Information provided by paleoecological techniques can provide ranges of natural variability and baselines for management strategies (Saunders and Taffs 2009). However, applying such techniques within estuarine environments poses some challenges. Statistical calibration methods based on point sampling of water quality and surface sediment diatoms assume that such a sample represents the environment in which the diatom lives. This approach has received criticism (Birks 1998). Thus, studies that account for environmental variability in transfer function development have not been widespread (Bunbury and Gajewski 2008). However, capturing ranges of environmental variability when creating calibration datasets is often hampered by unavoidable spatial and practical constraints. Where such constraints do exist on research regimes, efforts can be allocated in different ways. One research strategy is to study a small number of estuaries intensively (a number of times) to capture variability over time or space. Another strategy is to select a large group of sites and sample these once over a short time period, to capture the variability that exists between sites in a known geographic area at one point in time.
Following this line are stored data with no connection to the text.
==> design.v <==
module mod_10_updown_counter(out,clk,rst,up_down);
input clk,rst,up_down;
output reg [3:0] out;
always@(posedge clk or posedge rst)
begin
        if (rst)
                out <= 4'd0;
        else
        begin
                if (up_down == 1)
                begin
                        if (out == 4'd9)
                                out <= 4'd0;
                        else
                                out <= out + 1;
                end
                else
                begin
                        if (out == 4'd0)
                                out <= 4'd9;
                        else
                                out <= out - 1;
                end
        end
end
endmodule
==> run.sh <==
#!/bin/bash
# OpenROAD 26Q1-2900-gdf79404cd8, Yosys 0.63+post, stock flow scripts
make -C /OpenROAD-flow-scripts/flow DESIGN_CONFIG=/design/flow/config.mk WORK_HOME=/design/flow/orfs finish
==> config.mk <==
export PLATFORM = sky130hd
export DESIGN_NAME = mod_10_updown_counter
export DESIGN_NICKNAME = mod_10_updown_counter
export VERILOG_FILES = /design/flow/design.v
export SDC_FILE = /design/flow/constraint.sdc
export NUM_CORES = 4
export LEC_CHECK = 1
export CORE_AREA = 10 10 70 70
export DIE_AREA = 0 0 80 80
==> constraint.sdc <==
current_design mod_10_updown_counter

set clk_period 1.5
set clk_io_pct 0.2

create_clock -name clk0 -period $clk_period [get_ports {clk}]

set non_clock_inputs [all_inputs -no_clocks]
set_input_delay [expr $clk_period * $clk_io_pct] -clock clk0 $non_clock_inputs
set_output_delay [expr $clk_period * $clk_io_pct] -clock clk0 [all_outputs]
==> impl_metrics.yaml <==
# implementation run metrics
status:
  status: "completed"
setup_path:
  start_kind: "register"
  r2r_cells: 3
  end_kind: "output port"
  cpMaxStageDelayCell: "clkdlybuf4s50_1"
  arrival_ns: 1.16
  max_stage_delay_ns: 0.49
  path_cells: "clkdlybuf4s50_1"
  cp.depth: 1
  crit_required_ns: 1.20
  cp_top_family: "buffers and inverters"
  path_buffers: 1
  path_class: "register to output port"
  crit_fanout: 9
place:
  routabilityCongestion: 0.6773
  dp_hpwl_um: 372.3
  pre_cts_slack_ns: -0.09184
  io_buffer_count: 6
yosys:
  ys_cells: 25
  syn_inst: 25
  yosys_area_um2: 242.7
  synth-seq-area-share: 0.4124
  synth_area_um2: 242.7
  compound_area_frac: 0.2062
  top_logic_kind: "AND-OR/OR-AND gates"
  synth_area_per_cell_um2: 9.709
  synth_adder_area_share: 0
  synthTopCellsByArea: "dfrtp_1 41%, o21ai_0 6.2%, a221o_2 4.6%, buf_6 4.6%, inv_1 4.6%"
  simple_gate_share: 0.1753
  top_cell_area_share: 0.4124
  synth_flops: 4
  ys_types: 17
  mux_share: 0.04124
  synth_warnings: 1
  xor_share: 0.07216
  yosysTopAreaCell: "dfrtp_1"
global_routing:
  grt_util_met2: 0.02247
  use_met3: 0.006818
  grt_util_met1: 0.01599
  first_global_vias: 196
  overflow: 0
  grt_max_degree: 10
  antenna_found_initial: 0
  grt.total_usage: 0.01460
  busiest_layer: "met2"
  grt_pass1_wl_um: 800
die:
  fp_util: 0.07106
  die_w_um: 80
  coreArea_mm2: 0.003416
  chipArea_mm2: 0.006400
  fp.dieH_um: 80
  row_count: 21
  pin_count: 7
final_timing:
  rsz0062_at_grt: "false"
  worst_clock_skew_ns: 0.004363
  layout_setup_ws_ns: 0.04292
  fmax_mhz: 686.3
  min_period_ns: 1.457
  max-slew-margin-rel: 0.8682
  final_hold_viol_count: 0
  setup-violations-final: 0
  slew_violations: 0
  fin_crit_sh: 0.9714
  worst_slew_pin_slew_ns: 0.1971
  timing.hold.ws_ns: 0.2509
drt:
  drt_wl_total_um: 494
  drt-pass1-iter-count: 2
  viasPerCell: 2.625
  wl_per_cell_um: 6.175
  drtAntennaViolNets: 0
  drc: 0
  via_count: 210
  n_antenna_cell: 0
  drt_iter0_markers: 1
pwr:
  cellLeakagePower_uw: 0.0001395
  power_density_mw_per_mm2: 1405
  ir_drop_v: 0.0002932
  power_uw: 539.6
clocking:
  numCtsBuffers: 3
  cts.sinks: 4
  htree_num_levels: 1
  ctsHoldBuffers: 0
  cts_max_path_buffers: 2
  insertion_delay_ns: 0.23
  clk_pin_slew_ns: 0.04
  cts_tree: "built"
  cts-root-buf: "clkbuf_4"
run:
  tool_warnings: 25
  cap_violations: 0
finish:
  largest-register: "out"
  drive_gt1_frac: 0.3235
  syn2layout_area_growth_pct: 58.25
  fillers: 401
  top_regs: "out (4)"
  largest_register_ffs: 4
worst_hold_path:
  hp-class: "primary input to async pin"
## through the flow
step	cell area (µm²)	instances	setup TNS, ns	util
2_1_floorplan	242.7	25	0	-
3_3_place_gp	356.6	77	-0.07396	0.1044
3_5_place_dp	356.6	77	-0.09184	0.1044
4_1_cts	382.9	80	0	0.1121
5_1_grt	384.1	80	0	0.1125
6_report	384.1	80	0	0.1125
## power breakdown
| group | internal [µW] | switching, µW |
|---|---|---|
| clock | 89.2 | 40.2 |
| combinational | 140 | 47.2 |
| sequential | 154 | 69.2 |
| total | 383 | 157 |
## layer usage
layer | vias to the layer above | share of wire
met5 | - | 0
met4 | 0 | 0.024
met3 | 2 | 0.10
met2 | 7 | 0.40
met1 | 93 | 0.46
li1 | 108 | -
## cell usage after synthesis, drive strengths merged
| cell type | instances |
|---|---|
| a21oi | 1 |
| a221o | 1 |
| a22o | 1 |
| and2 | 1 |
| and3 | 1 |
| buf | 1 |
| dfrtp | 4 |
| inv | 3 |
| mux2i | 1 |
| nand2 | 2 |
| nand4b | 1 |
| nor3 | 1 |
| o21ai | 3 |
| o31a | 1 |
| or4 | 1 |
| xnor2 | 1 |
| xor2 | 1 |
## cell families after synthesis
| kind of cell | count (synthesis) |
|---|---|
| AOI/OAI and AO/OA | 7 |
| and+or+nand+nor | 7 |
| DFF | 4 |
| buffers and inverters | 4 |
| xor gates and xnor gates | 2 |
| muxes | 1 |
## cells in the final DEF (no fill, tap or decap), drive strengths merged
master	synthesis	final
clkdlybuf4s50	0	6
dfrtp	4	4
o21ai	3	3
inv	3	3
clkbuf	0	3
nand2	2	2
and3	1	1
nor3	1	1
and2	1	1
o31a	1	1
xor2	1	1
xnor2	1	1
mux2i	1	1
a22o	1	1
nand4b	1	1
or4	1	1
a21oi	1	1
a221o	1	1
buf	1	1
## layout make-up
| class | instances | area, µm² | share of cell area |
|---|---|---|---|
| multi-input combinational | 17 | 120.1 | 0.3127 |
| sequential | 4 | 105.1 | 0.2736 |
| timing repair buffer | 7 | 67.56 | 0.1759 |
| tap | 46 | 57.56 | 0.1498 |
| clock buffer | 3 | 22.52 | 0.05863 |
| inverter | 3 | 11.26 | 0.02932 |
## worst paths after layout
check / startpoint / end / slack (ns)
worst max-delay path: out[0] / out[0] / 0.04
worst min-delay path: rst / out[2] / 0.25
worst max register to register: out[3] / out[3] / 0.20
worst min register to register: out[1] / out[1] / 0.56
max in group asynchronous: rst / out[1] / 1.09
min in group clk0: out[1] / out[1] / 0.56
## repair_timing
item | 4_1_cts | 5_1_grt
resized | 3 | 1
endpoints found under the setup margin | 3 | 1
setup buffers | 0 | 0
Power and IR drop assume default switching activity.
Australian estuaries are generally oligotrophic (Glibert et al. 2006). This can potentially hamper studies seeking to develop relationships between estuarine biota and water chemistry, due to rapid nutrient cycling which leaves bio-available components as unmeasurable. This is in contrast to many Northern Hemisphere estuaries. Many systems have been overwhelmed by anthropogenic nutrient inputs, leaving significant measurable portions of bio-available nutrient forms in the water column that can be related to biological populations. At present, no dataset exists for inference of historical estuarine nutrient status in Australia. The aim of this paper is to establish the relationships that exist between diatoms and water quality parameters in east Australian sub-tropical estuaries, and to assess the validity and value of inference models that may be used to provide retrospective assessment of nutrient levels in estuarine systems.

Methods

Fifty-two sub-tropical estuaries were chosen for inclusion in an east Australian estuary diatom calibration set (Table 1). All sites were sampled in Spring 2006 when sub-tropical estuaries have maximum nutrient loads after the dry winter period. Sites were located between the most southern New South Wales site, Coffs Harbour Creek (30.31°S), and the most northern site in Queensland, the Calliope River (23.8°S), covering around 700 kilometres of coastline (Fig. 1). The fifty-two estuaries were selected based on location, landuse and ecological information from OzCoasts (2009), to maximise a gradient of trophic status.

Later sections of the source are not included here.